Online Bioethics Programs

The Bioethics Program uses a hybrid approach to teach bioethics. Students take a mixture of online and onsite courses, with the majority of courses taught online. Find out if online learning is right for you.
"For the busy professional who works full-time, the online bioethics program is a godsend. Having graduated some 20 years ago, I was apprehensive about going back to school. The courses have exceeded my expectations. “My online colleagues come from a variety of backgrounds and we all bring something to the table. I feel truly honored to have met such inspiring people, both fellow students and faculty."
Brigid Flanagan '09
Director, CRO Services, Clinical Studies Group
Fresenius Medical Services

Benefits of Online Learning

There are many benefits to learning online. For example, online programs offer students the convenience and flexibility to take courses while still living at home and while still meeting their personal and professional obligations.

Online courses are taught using the latest in web-based technologies – streaming video and audio podcasts, webcasts, blogs, tweets, podcasts, online chats, discussion boards and virtual study halls – and engage students in ways that traditional face-to-face courses cannot.

Online programs also offer students the opportunity to learn from internationally renowned faculty, including some of the founders of the field of bioethics. Students receive greater personal attention from these experts, by asking questions and seeking help via email, text, instant message, digital forum or video chat without the constraints of class and office schedules.

Most importantly, online programs enable students to meet and work with people from a variety of backgrounds. Student diversity is a strength of online education, with the different perspectives and experiences that each brings to the virtual classroom making the learning experience more meaningful and rich.

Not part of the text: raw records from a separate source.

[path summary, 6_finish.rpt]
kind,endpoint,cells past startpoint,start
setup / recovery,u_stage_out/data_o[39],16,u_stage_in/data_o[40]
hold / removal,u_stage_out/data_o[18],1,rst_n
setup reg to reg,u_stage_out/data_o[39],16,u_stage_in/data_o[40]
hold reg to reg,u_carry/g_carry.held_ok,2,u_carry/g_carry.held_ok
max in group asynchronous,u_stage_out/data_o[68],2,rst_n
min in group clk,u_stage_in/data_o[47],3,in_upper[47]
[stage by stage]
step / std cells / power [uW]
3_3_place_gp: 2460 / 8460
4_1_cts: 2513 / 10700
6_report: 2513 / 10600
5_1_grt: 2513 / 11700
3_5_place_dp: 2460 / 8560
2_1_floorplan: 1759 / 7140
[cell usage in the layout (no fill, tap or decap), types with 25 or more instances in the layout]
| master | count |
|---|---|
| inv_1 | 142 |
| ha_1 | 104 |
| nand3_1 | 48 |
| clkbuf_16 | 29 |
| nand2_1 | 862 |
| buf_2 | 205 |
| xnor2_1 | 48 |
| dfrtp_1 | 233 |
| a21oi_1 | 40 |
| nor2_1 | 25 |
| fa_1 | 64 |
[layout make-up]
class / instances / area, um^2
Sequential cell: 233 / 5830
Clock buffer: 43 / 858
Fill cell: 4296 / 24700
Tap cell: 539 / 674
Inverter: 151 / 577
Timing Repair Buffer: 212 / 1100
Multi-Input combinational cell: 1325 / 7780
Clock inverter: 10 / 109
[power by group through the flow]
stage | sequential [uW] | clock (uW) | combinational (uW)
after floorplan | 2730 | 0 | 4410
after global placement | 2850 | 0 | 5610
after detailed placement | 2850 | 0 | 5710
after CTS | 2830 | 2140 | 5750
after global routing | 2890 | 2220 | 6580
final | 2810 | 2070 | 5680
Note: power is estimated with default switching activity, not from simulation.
--- src/rtl/fwh_pkg.sv ---
package fwh_pkg;

  localparam logic [3:0] START_CODE = 4'b1101;
  localparam logic [3:0] SYNC_READY = 4'b0000;
  localparam logic [3:0] SIZE_ONE   = 4'b0000;
  localparam logic [3:0] NIB_ONES   = 4'b1111;
  localparam int         ADDR_NIBS  = 7;
  localparam int         CNT_W      = $clog2(ADDR_NIBS);

  typedef enum logic [3:0] {
    ST_IDLE,
    ST_SEL,
    ST_ADDR,
    ST_SIZE,
    ST_HTAR,
    ST_FLOAT,
    ST_SYNC,
    ST_DLO,
    ST_DHI,
    ST_TTAR
  } fwhState_e;

  typedef enum logic [2:0] {
    DRV_OFF,
    DRV_SYNC,
    DRV_LO,
    DRV_HI,
    DRV_ONES
  } drvSel_e;

  typedef struct packed {
    logic    shiftAddr;
    logic    readMem;
    logic    loadData;
    drvSel_e drv;
  } fwhStrobe_t;

endpackage

--- src/rtl/fwh_ctrl.sv ---
module fwh_ctrl
  import fwh_pkg::*;
(
  input  logic       clk,
  input  logic       rstN,
  input  logic       frameN,
  input  logic [3:0] busIn,
  input  logic [3:0] idStrap,
  output fwhStrobe_t strobe
);

  fwhState_e        state, stateNxt;
  logic [CNT_W-1:0] nibCnt, nibCntNxt;

  logic startSeen;
  assign startSeen = !frameN && (busIn == START_CODE);

  always_ff @(posedge clk or negedge rstN) begin
    if (!rstN) begin
      state  <= ST_IDLE;
      nibCnt <= '0;
    end else begin
      state  <= stateNxt;
      nibCnt <= nibCntNxt;
    end
  end

  always_comb begin
    stateNxt  = state;
    nibCntNxt = nibCnt;
    strobe    = '{shiftAddr: 1'b0, readMem: 1'b0, loadData: 1'b0, drv: DRV_OFF};
    unique case (state)
      ST_IDLE: begin
        if (startSeen) stateNxt = ST_SEL;
      end
      ST_SEL: begin
        if (!frameN) begin
          // strobe still low: only the final low-strobe nibble counts
          if (!startSeen) stateNxt = ST_IDLE;
        end else if (busIn == idStrap) begin
          stateNxt  = ST_ADDR;
          nibCntNxt = '0;
        end else begin
          stateNxt = ST_IDLE;
        end
      end
      ST_ADDR: begin
        strobe.shiftAddr = 1'b1;
        if (nibCnt == CNT_W'(ADDR_NIBS - 1)) stateNxt = ST_SIZE;
        else nibCntNxt = nibCnt + 1'b1;
      end
      ST_SIZE: begin
        stateNxt = (busIn == SIZE_ONE) ? ST_HTAR : ST_IDLE;
      end
      ST_HTAR: begin
        strobe.readMem = 1'b1;
        stateNxt       = ST_FLOAT;
      end
      ST_FLOAT: begin
        strobe.loadData = 1'b1;
        stateNxt        = ST_SYNC;
      end
      ST_SYNC: begin
        strobe.drv = DRV_SYNC;
        stateNxt   = ST_DLO;
      end
      ST_DLO: begin
        strobe.drv = DRV_LO;
        stateNxt   = ST_DHI;
      end
      ST_DHI: begin
        strobe.drv = DRV_HI;
        stateNxt   = ST_TTAR;
      end
      ST_TTAR: begin
        strobe.drv = DRV_ONES;
        stateNxt   = ST_IDLE;
      end
      default: stateNxt = ST_IDLE;
    endcase
  end

endmodule

--- src/rtl/fwh_dpath.sv ---
module fwh_dpath
  import fwh_pkg::*;
#(
  parameter int ADDR_W = 20
) (
  input  logic              clk,
  input  logic              rstN,
  input  logic [3:0]        busIn,
  input  fwhStrobe_t        strobe,
  input  logic [7:0]        memRdData,
  output logic [ADDR_W-1:0] memAddr,
  output logic              memRdEn,
  output logic [3:0]        busOut,
  output logic              busOe
);

  logic [ADDR_W-1:0] addrShift;
  logic [7:0]        dataReg;

  // only the low ADDR_W bits are kept; upper nibbles shift out
  generate
    if (ADDR_W > 4) begin : g_wide
      always_ff @(posedge clk or negedge rstN) begin
        if (!rstN)                 addrShift <= '0;
        else if (strobe.shiftAddr) addrShift <= {addrShift[ADDR_W-5:0], busIn};
      end
    end else begin : g_narrow
      always_ff @(posedge clk or negedge rstN) begin
        if (!rstN)                 addrShift <= '0;
        else if (strobe.shiftAddr) addrShift <= busIn[ADDR_W-1:0];
      end
    end
  endgenerate

  always_ff @(posedge clk or negedge rstN) begin
    if (!rstN)                dataReg <= '0;
    else if (strobe.loadData) dataReg <= memRdData;
  end

  assign memAddr = addrShift;
  assign memRdEn = strobe.readMem;
  assign busOe   = (strobe.drv != DRV_OFF);

  always_comb begin
    unique case (strobe.drv)
      DRV_SYNC: busOut = SYNC_READY;
      DRV_LO:   busOut = dataReg[3:0];
      DRV_HI:   busOut = dataReg[7:4];
      default:  busOut = NIB_ONES;
    endcase
  end

endmodule

--- src/rtl/fwh_read_target.sv ---
module fwh_read_target
  import fwh_pkg::*;
#(
  parameter int ADDR_W = 20
) (
  input  logic              clk,
  input  logic              rstN,
  input  logic              frameN,
  input  logic [3:0]        busIn,
  output logic [3:0]        busOut,
  output logic              busOe,
  input  logic [3:0]        idStrap,
  output logic [ADDR_W-1:0] memAddr,
  output logic              memRdEn,
  input  logic [7:0]        memRdData
);

  fwhStrobe_t strobe;

  fwh_ctrl u_ctrl (
    .clk     (clk),
    .rstN    (rstN),
    .frameN  (frameN),
    .busIn   (busIn),
    .idStrap (idStrap),
    .strobe  (strobe)
  );

  fwh_dpath #(.ADDR_W(ADDR_W)) u_dpath (
    .clk       (clk),
    .rstN      (rstN),
    .busIn     (busIn),
    .strobe    (strobe),
    .memRdData (memRdData),
    .memAddr   (memAddr),
    .memRdEn   (memRdEn),
    .busOut    (busOut),
    .busOe     (busOe)
  );

endmodule

--- config.mk ---
export PLATFORM = sky130hd
export DESIGN_NAME = fwh_read_target
export DESIGN_NICKNAME = d
export VERILOG_FILES = /design/src/rtl/fwh_pkg.sv /design/src/rtl/fwh_ctrl.sv /design/src/rtl/fwh_dpath.sv /design/src/rtl/fwh_read_target.sv
export SDC_FILE = /design/constraint.sdc
export NUM_CORES = 1
export LEC_CHECK = 0
export ABC_AREA = 1
export BUFFER_PORTS_ARGS = -buffer_cell sky130_fd_sc_hd__buf_2
export CAP_MARGIN = 20
export CORE_MARGIN = 4
export CORE_UTILIZATION = 47
export CTS_CLUSTER_DIAMETER = 30
export DETAILED_ROUTE_END_ITERATION = 10
export GPL_ROUTABILITY_DRIVEN = 0
export GPL_TIMING_DRIVEN = 0
export PLACE_DENSITY = 0.72
export SETUP_SLACK_MARGIN = 0.2
export SKIP_LAST_GASP = 1
export SYNTH_ARGS = -nofsm -noshare
export SYNTH_HDL_FRONTEND = slang
export SYNTH_HIERARCHICAL = 1
export SYNTH_SLANG_ARGS = --single-unit
--- constraint.sdc ---
create_clock -name clk -period 1.4 [get_ports clk]
set_clock_uncertainty 0.05 [all_clocks]
set_input_delay 0.21 -clock clk [delete_from_list [all_inputs] [get_ports clk]]
set_output_delay 0.21 -clock clk [all_outputs]
set_load 0.02 [all_outputs]
==> flow_summary.yaml, run 1 <==
critical_path:
  crit_arrival_ps: 1790
  worst-r2r-cell-count: 8
  cp.required_ps: 1140
  r2r_setup_slack_ps: -190
  critPathMaxFanout: 6
  cp-start-kind: "flop"
  reg2reg_to: "u_dpath/memAddr[13]"
  r2r_start: "u_ctrl/state[3]"
  setup.worst_path.class: "flop to primary output"
  crit_path_end_kind: "primary output"
timing:
  max_freq_mhz: 489
  final_critical_path_setup_slack_ps: -647
  setup_viol_count_final: 30
  timing.slew.headroom_pct: 67.8
  setup_repair_after_global_routing_missed_its_margin: "true"
  hold_viol_final: 0
  max_slew.worst_pin.slew_ps: 483
  final_max_slew_viol_count: 0
  post-route-period-util_pct: 146
  post-route-min-period_ps: 2050
  fin_hold_ws_ps: 88.7
pwr:
  switching_share_pct: 44.3
  ir_worst_vdd_uv: 1500
  power.static_leakage_nw: 1.43
  comb_power_share_pct: 54.5
  report.power.total_w: 0.00585
  sequentialPowerShare_pct: 31.6
  power_report.internal_total_w: 0.00326
  power_per_cell_area_nw_per_um2: 2070
  switching_power_w: 0.00259
  power_frac_clock_pct: 13.8
cts:
  cts.htree.levels: 2
  clk_transition_reported_paths_ps: 70
  clock_insertion_delay_worst_skew_ps: 280
  cts_max_path_buffers: 2
  clock-sinks: 35
  cts.root.buffer_cell: "clkbuf_8"
  cts_tree: "yes"
  cts_made_buffers: 5
route:
  routed_wire_length_per_instance_microns: 16.5
  count_of_antenna_violating_nets_left_after_detailed_routing: 0
  postRouteWirelength_microns: 5780
  first_pass_iters: 4
  routed-via-count: 1824
  avgViaCountPerCell: 5.21
  drc: 0
  initial_drt_markers: 111
status:
  violated_checks: "setup timing"
  outcome: "complete, but fails checks"
hold_path:
  hold_end: "u_dpath/dataReg[6]"
  holdCritStartpoint: "memRdData[6]"
  hold_class: "input pin to flop"
  min_path_cells: 3
floorplanning:
  floorplan.initialDensity_pct: 50.4
  boundaryPins: 45
  die_area_sq_um: 4760
  rows: 21
  die_height_microns: 69.0
  fp.dieW_microns: 69.0
  coreArea_sq_um: 3470
synth:
  yosys_register_bits: 35
  leading_register_cell_type_out_of_synthesis: "dfrtp_1"
  synth_nets: 244
  yosysSeqAreaShare_pct: 50.1
  share_of_yosys_cell_area_claimed_by_the_top_area_cell_type_pct: 50.1
  netlist_top_cells_count: "nand2_1 (55), inv_1 (36), dfrtp_1 (35), nor2_1 (23), o21ai_0 (23)"
  synthDistinctLibCells: 23
  netlist.top_cell.by_area: "dfrtp_1"
  synth_edf_count: 0
  synth_most_common_cell: "nand2_1"
  synth_async_reset_ratio_pct: 100
  netlist_instances: 223
  postSynthAreaPerCell_sq_um: 7.84
  ys_warnings: 6
  synthTopCellsByArea: "dfrtp_1 (50%), nand2_1 (12%), inv_1 (7.7%)"
  post_synth_design_cell_area_sq_um: 1750
placement:
  placed_cell_count: 313
  detailed_place_hpwl_microns: 2670
  place_area_sq_um: 2070
  place.port_buffers: 44
final_layout:
  post-route-cell-area_sq_um: 2820
  drive_gt1_share_pct: 53.3
  final-instance-count-excl-fill: 350
  design.final.nets: 324
  antennaDiodeCount: 0
  finalCoreUtilization_pct: 81.3
  area_growth_syn_to_layout_pct: 61.4
global_route:
  grt_max_degree: 36
  grt_pass1_vias: 1509
  overflow: 0
  globalRouteTotalUtil_pct: 19.9
  global_route_wire_length_before_repair_microns: 6890
  antenna_found_initial: 0
flow_run:
  max-cap-violations: 0
## worst max path at each step
stage | start | to | cells after the start
finish | u_ctrl/state[0] | busOut[3] | 8
global route | u_ctrl/state[0] | busOut[3] | 8
CTS | u_ctrl/state[1] | busOut[3] | 8
detailed placement | u_ctrl/state[0] | busOut[0] | 8
global placement | u_ctrl/state[3] | busOut[3] | 8
floorplan | u_ctrl/state[0] | busOut[0] | 7
## placed cells by master, fill, tap and decap left out, types with 3 or more instances in the layout
cell type and instances:
o21ai_2 9, inv_1 32, clkbuf_8 7, nand2_1 32, buf_8 5, nand2_4 7
buf_6 17, nor2_2 5, inv_2 7, nand4_1 9, buf_4 15, o21ai_0 3
o21ai_1 11, nand2_2 17, buf_2 38, nor2_1 10, a21oi_2 6, dfrtp_1 34
nor2_4 12, nand3_2 6
## repair_timing
action / 4_1_cts / 5_1_grt
hold endpoints to repair: 35 / 0
endpoints found under the setup margin: 39 / 74
hold buffers: 1 / 0
buffers inserted: 13 / 9
pin swaps: 12 / 17
gates resized for setup: 31 / 105
cloned: 3 / 3
## area by class of cell
cell class	instances	area, sq um
buffer	7	91.3
clock buffer	7	96.3
clock inverter	1	7.51
fill	202	647
inverter	40	153
multi-input combinational	141	973
sequential	35	877
tap	46	57.6
timing repair buffer	73	566
## flip-flops by register name, summed over array words and instances, names as in the netlist
register,count
u_dpath/memAddr,20
u_ctrl/state,4
u_ctrl/nibCnt,3
u_dpath/dataReg,8
## routing by layer
| layer | up-vias | track usage (%) | wire length, microns |
|---|---|---|---|
| met1 | 881 | 26.7 | 2370 |
| met4 | 0 | 9.73 | 170 |
| li1 | 856 | - | - |
| met5 | - | 0 | 0 |
| met2 | 71 | 30.4 | 2980 |
| met3 | 16 | 4.21 | 250 |
## critical path: stages (launching register included)
cell     delay [ps]
dfrtp_1         430
nor2_2          170
nand3_2         150
o21ai_2         100
buf_6           140
buf_4           110
nand4_1         150
nand3_2         130
buf_6           120
## logic make-up after synthesis
family / count (synthesis) / synth area share [%]
flops: 35 / 50.1
buf+inv: 47 / 11.2
compound gates: 32 / 9.31
simple gates: 106 / 27.5
fa+ha+maj: 2 / 1.43
xor+xnor: 1 / 0.501
## per-stage QoR
stage / setup TNS [ps] / setup slack, ps
floorplan: -427 / -120
global placement: -2440 / -306
detailed placement: -2780 / -348
CTS: -3460 / -595
global route: -7340 / -735
finish: -5390 / -647
## power by group through the flow
stage / combinational, W / clock [W] / sequential (W)
after floorplan: 0.000979 / 0 / 0.00207
after global placement: 0.00184 / 0 / 0.00175
after detailed placement: 0.00188 / 0 / 0.00177
after CTS: 0.00222 / 0.000814 / 0.00175
final: 0.00319 / 0.000810 / 0.00185
after global routing: 0.00341 / 0.000868 / 0.00191
No activity file was read; power rests on OpenSTA's default activity.
==> run 2: changes to the inputs <==
BUFFER_PORTS_ARGS = -buffer_cell sky130_fd_sc_hd__clkbuf_2   (was -buffer_cell sky130_fd_sc_hd__buf_2)
==> run 2 against run 1 <==
- the flow finishes with violations (hold timing, setup timing)
- routed wire length decreased by 23%
- combinational power decreased by 18%
- core utilization decreased by 7.3 points
- clock-buffer cell count unchanged
- global-route usage about the same
- via count decreased by 9.9%
- die area unchanged
- clock power increased by 2%
- critical path depth unchanged
- sequential cell count unchanged
- power decreased by 11%
- sequential power decreased by 2%
- critical endpoint unchanged
- largest cell class is now sequential cells
==> flow_summary.yaml, run 2 (synthesized netlist as in run 1, its figures left out) <==
critical_path:
  crit_path_max_incr_delay_ps: 470
  setup.worst_path.class: "flop to primary output"
  path_cells: "nor2_4 -> nand3_4 -> o21ai_2 -> buf_6 -> buf_12 -> nand4_1 -> nand3_2 -> buf_2"
  critPathMaxFanout: 6
  crit_path_end_kind: "primary output"
  worst_path_dominant_cell_family: "flip-flops"
  crit_path_top_delay_cell: "dfrtp_2"
  cp-start-kind: "flop"
  critical_path.n_buffers_inverters: 3
  cp.required_ps: 1140
  crit_arrival_ps: 1690
timing:
  final_critical_path_setup_slack_ps: -549
  setup_repair_after_global_routing_missed_its_margin: "true"
  post-route-min-period_ps: 1950
  fin_hold_ws_ps: -46.1
  max_slew.worst_pin.slew_ps: 827
  hold_viol_final: 35
  final_max_slew_viol_count: 0
  post-route-period-util_pct: 139
  setup_viol_count_final: 19
  timing.slew.headroom_pct: 44.9
  max_freq_mhz: 513
final_layout:
  finalCoreUtilization_pct: 74.0
  final-instance-count-excl-fill: 339
  drive_gt1_share_pct: 38.9
  layout_common_cells: "nand2_1 (51), clkbuf_2 (40), dfrtp_1 (33)"
  design.final.nets: 313
  area_growth_syn_to_layout_pct: 46.9
  fillerInstances: 262
  antennaDiodeCount: 0
  post-route-cell-area_sq_um: 2570
  layout_commonest_cell: "nand2_1"
  largest_reg_flops: 20
cts:
  cts_made_buffers: 5
  clock-sinks: 35
  cts_tree: "yes"
  clk_transition_reported_paths_ps: 80
  cts_max_path_buffers: 2
  cts.root.buffer_cell: "clkbuf_8"
  cts.htree.levels: 2
  clock_insertion_delay_worst_skew_ps: 290
status:
  violated_checks: "hold timing, setup timing"
  outcome: "complete, but fails checks"
route:
  count_of_antenna_violating_nets_left_after_detailed_routing: 0
  postRouteWirelength_microns: 4460
  first_pass_iters: 4
  avgViaCountPerCell: 4.85
  initial_drt_markers: 71
  routed_wire_length_per_instance_microns: 13.1
  drc: 0
  routed-via-count: 1644
floorplanning:
  coreArea_sq_um: 3470
  fp.dieW_microns: 69.0
  floorplan.initialDensity_pct: 50.4
  die_height_microns: 69.0
  die_area_sq_um: 4760
  rows: 21
  boundaryPins: 45
placement:
  detailed_place_hpwl_microns: 2650
  place_area_sq_um: 2070
  place.port_buffers: 44
  placed_cell_count: 313
global_route:
  antenna_found_initial: 0
  globalRouteTotalUtil_pct: 19.8
  grt_pass1_vias: 1547
  overflow: 0
  grt_max_degree: 36
  global_route_wire_length_before_repair_microns: 6830
hold_path:
  hold_class: "input pin to asynchronous set/reset pin"
pwr:
  power_per_cell_area_nw_per_um2: 2040
  power.static_leakage_nw: 1.30
  ir_worst_vdd_uv: 1470
flow_run:
  max-cap-violations: 0
run 2: changes by cell type in the layout (fill, tap and decap cells not counted), sizes merged:
cell,delta
dlygate4sd3,-1
clkbuf,+41
buf,-51
run 2: report_power, final:
group	leakage [nW]	switching, W	internal, W
Sequential	0.415	0.000339	0.00147
Clock	0.0505	0.000379	0.000448
Combinational	0.831	0.00152	0.00108
Total	1.30	0.00224	0.00300
run 2: final cells by class:
cell class | count | area (sq um) | area share (%)
flip-flops and latches | 35 | 878 | 34.2
plain buffers | 7 | 92.6 | 3.61
repair buffers | 62 | 460 | 17.9
multi-input cells | 141 | 820 | 31.9
well taps | 46 | 57.6 | 2.24
inverters | 40 | 155 | 6.04
clock inverters | 1 | 7.51 | 0.292
clock buffers | 7 | 96.3 | 3.75
run 2: metrics by stage:
step	TNS (ps)	total power, W	setup WS [ps]
floorplan	-427	0.00304	-120
CTS	-3410	0.00482	-605
finish	-3120	0.00524	-549
global route	-4940	0.00560	-672
global placement	-2440	0.00360	-307
detailed placement	-2660	0.00365	-329
run 2: what timing repair did:
action | CTS | global route
endpoints found under the hold margin | 35 | 0
setup endpoints to repair | 39 | 39
gates resized for setup | 25 | 38
setup buffers | 9 | 4
cloned | 2 | 3
pin swaps | 6 | 7
run 2: path summary, 6_finish.rpt:
kind / start / end / slack [ps] / cells past startpoint
worst max-delay path: u_ctrl/state[1] / busOut[3] / -550 / 8
worst min-delay path: rstN / u_dpath/memAddr[12] / -50 / 1
worst max register to register: u_ctrl/state[1] / u_ctrl/state[0] / -90 / 10
worst min register to register: u_dpath/memAddr[12] / u_dpath/memAddr[16] / 460 / 2
max in group asynchronous: rstN / u_ctrl/state[0] / 780 / 1
min in group clk: memRdData[5] / u_dpath/dataReg[5] / 80 / 3
run 2: metal layers:
metal	wire length, microns	share of wire [%]	GRT usage, %
met5	0	0	0
met4	92	2.1	8.52
met3	224	5.0	4.38
met2	2110	47	30.8
met1	2030	45	26.6
==> run 3: changes to the inputs <==
PLACE_DENSITY = 0.82   (was 0.72)
==> run 3 against run 2 <==
- the flow still finishes with violations (hold timing, setup timing)
- clock power grew 14%
- setup slack lost 41 ps
- clock-buffer cell count shrank 1
- sequential cell count is the same
- first-iteration DRC count grew 30%
- routed wire length grew 1.7%
- power shrank 1.6%
- combinational power shrank 7%
- core utilization shrank 2.3 points
- sequential share of layout area grew 1.2 points
- final area shrank 3.2%
==> flow_summary.yaml, run 3 (synthesized netlist as in run 1, its figures left out) <==
critical_path:
  crit_path_end_kind: "primary output"
  cp-start-kind: "flop"
  critPathLaunch: "u_ctrl/state[0]"
  setup.worst_path.class: "flop to primary output"
  cp.required_ps: 1140
  crit_path_top_delay_cell: "dfrtp_2"
  reg2reg_to: "u_ctrl/state[0]"
  worst-r2r-cell-count: 11
  crit_arrival_ps: 1730
  path_cells: "inv_2 -> nand2_2 -> inv_2 -> nand2_1 -> nand2_4 -> nor2_4 -> nor2_4 -> nand3_2 -> buf_4"
  r2r_start: "u_ctrl/state[1]"
  r2r_setup_slack_ps: -140
  crit_path_max_incr_delay_ps: 450
  critPathMaxFanout: 7
  timing.critical_path.to: "busOut[2]"
floorplanning:
  die_height_microns: 69.0
  fp.dieW_microns: 69.0
  boundaryPins: 45
  die_area_sq_um: 4760
  floorplan.initialDensity_pct: 50.4
  rows: 21
  coreArea_sq_um: 3470
cts:
  cts_max_path_buffers: 2
  holdBufCountCts: 0
  cts_tree: "yes"
  cts.root.buffer_cell: "clkbuf_8"
  cts.htree.levels: 2
  cts_made_buffers: 5
  clk_transition_reported_paths_ps: 70
  clock_insertion_delay_worst_skew_ps: 290
  clock-sinks: 35
timing:
  setup_viol_count_final: 21
  fin_hold_ws_ps: -39.0
  final_max_slew_viol_count: 0
  hold_viol_final: 35
  setup_repair_after_global_routing_missed_its_margin: "true"
  final_critical_path_setup_slack_ps: -590
  post-route-period-util_pct: 142
  max_slew.worst_pin.slew_ps: 838
  timing.slew.headroom_pct: 44.1
  max_freq_mhz: 503
  post-route-min-period_ps: 1990
global_route:
  grt_use_met1_pct: 25.5
  grt_max_degree: 36
  groute.layer.met2.usage_pct: 36.1
  global_route_wire_length_before_repair_microns: 7330
  groute.layer.met3.usage_pct: 4.05
  overflow: 0
  globalRouteTotalUtil_pct: 21.0
  antenna_found_initial: 0
  grt_pass1_vias: 1655
  gr-max-usage-layer: "met2"
route:
  first_pass_iters: 4
  drc: 0
  count_of_antenna_violating_nets_left_after_detailed_routing: 0
  routed-via-count: 1695
  avgViaCountPerCell: 5.00
  postRouteWirelength_microns: 4530
  routed_wire_length_per_instance_microns: 13.4
  initial_drt_markers: 92
final_layout:
  area_growth_syn_to_layout_pct: 42.2
  finalCoreUtilization_pct: 71.7
  design.final.nets: 313
  layout_common_cells: "nand2_1 (52), clkbuf_2 (39), inv_1 (32), dfrtp_1 (32), o21ai_0 (22)"
  antennaDiodeCount: 0
  layout_commonest_cell: "nand2_1"
  fillerInstances: 263
  largest_reg_flops: 20
  drive_gt1_share_pct: 37.9
status:
  violated_checks: "hold timing, setup timing"
  outcome: "complete, but fails checks"
placement:
  place.port_buffers: 44
  detailed_place_hpwl_microns: 2750
hold_path:
  hold_class: "input pin to asynchronous set/reset pin"
pwr:
  power_per_cell_area_nw_per_um2: 2070
  ir_worst_vdd_uv: 1290
  power.static_leakage_nw: 1.29
  report.power.total_w: 0.00515
flow_run:
  max-cap-violations: 0
==> run 3: cell types whose count changed in the layout (fill, tap and decap cells not counted), moves of 2 or more <==
cell / before / now
o21ai_1: 2 / 0
o21ai_0: 20 / 22
clkbuf_16: 2 / 0
buf_12: 2 / 0
buf_8: 5 / 0
nor2_4: 9 / 6
nor2_2: 1 / 4
nand3_1: 2 / 4
buf_4: 8 / 14
buf_6: 8 / 11
==> run 3: where the power goes <==
group / switching (W) / internal, W
clock network: 0.000366 / 0.000576
registers: 0.000335 / 0.00147
logic: 0.00147 / 0.000942
total: 0.00217 / 0.00299
==> run 3: critical path: cells and delay by family, from the launching register on <==
family        cells  cell delay, ps
simple gates      6             640
flops             1             450
buf+inv           3             360
==> run 3: how the worst min path moves through the flow <==
| stage | start | endpoint | slack (ps) | depth (start not counted) |
|---|---|---|---|---|
| after floorplan | rstN | u_ctrl/nibCnt[0] | -140 | 0 |
| after global placement | rstN | u_dpath/memAddr[12] | 300 | 1 |
| after detailed placement | rstN | u_dpath/memAddr[8] | 300 | 1 |
| after CTS | rstN | u_dpath/memAddr[8] | 3 | 1 |
| after global routing | rstN | u_dpath/memAddr[8] | 30 | 1 |
| final | rstN | u_dpath/memAddr[8] | -40 | 1 |
==> run 3: final cells by class <==
cell class	count	area [sq um]	area share, %
clock inverter	2	35.0	1.41
inverter	40	155	6.24
multi-input combinational	141	792	31.9
buffer	7	77.6	3.12
sequential	35	880	35.4
timing repair buffer	62	407	16.4
clock buffer	6	82.6	3.32
tap	46	57.6	2.32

No matter how good an online program is, this approach may not work for everyone. Students who are organized, self-motivated, and are able to manage their time effectively tend to do better in online courses. Online education may not work for students who require more interaction with a “live” instructor or who need a sense of community that extends beyond the electronic realm. Finally, online education is technology dependent. Students who have slow Internet connections or limited access to computers will have difficulty in engaging in online learning activities or completing assignments.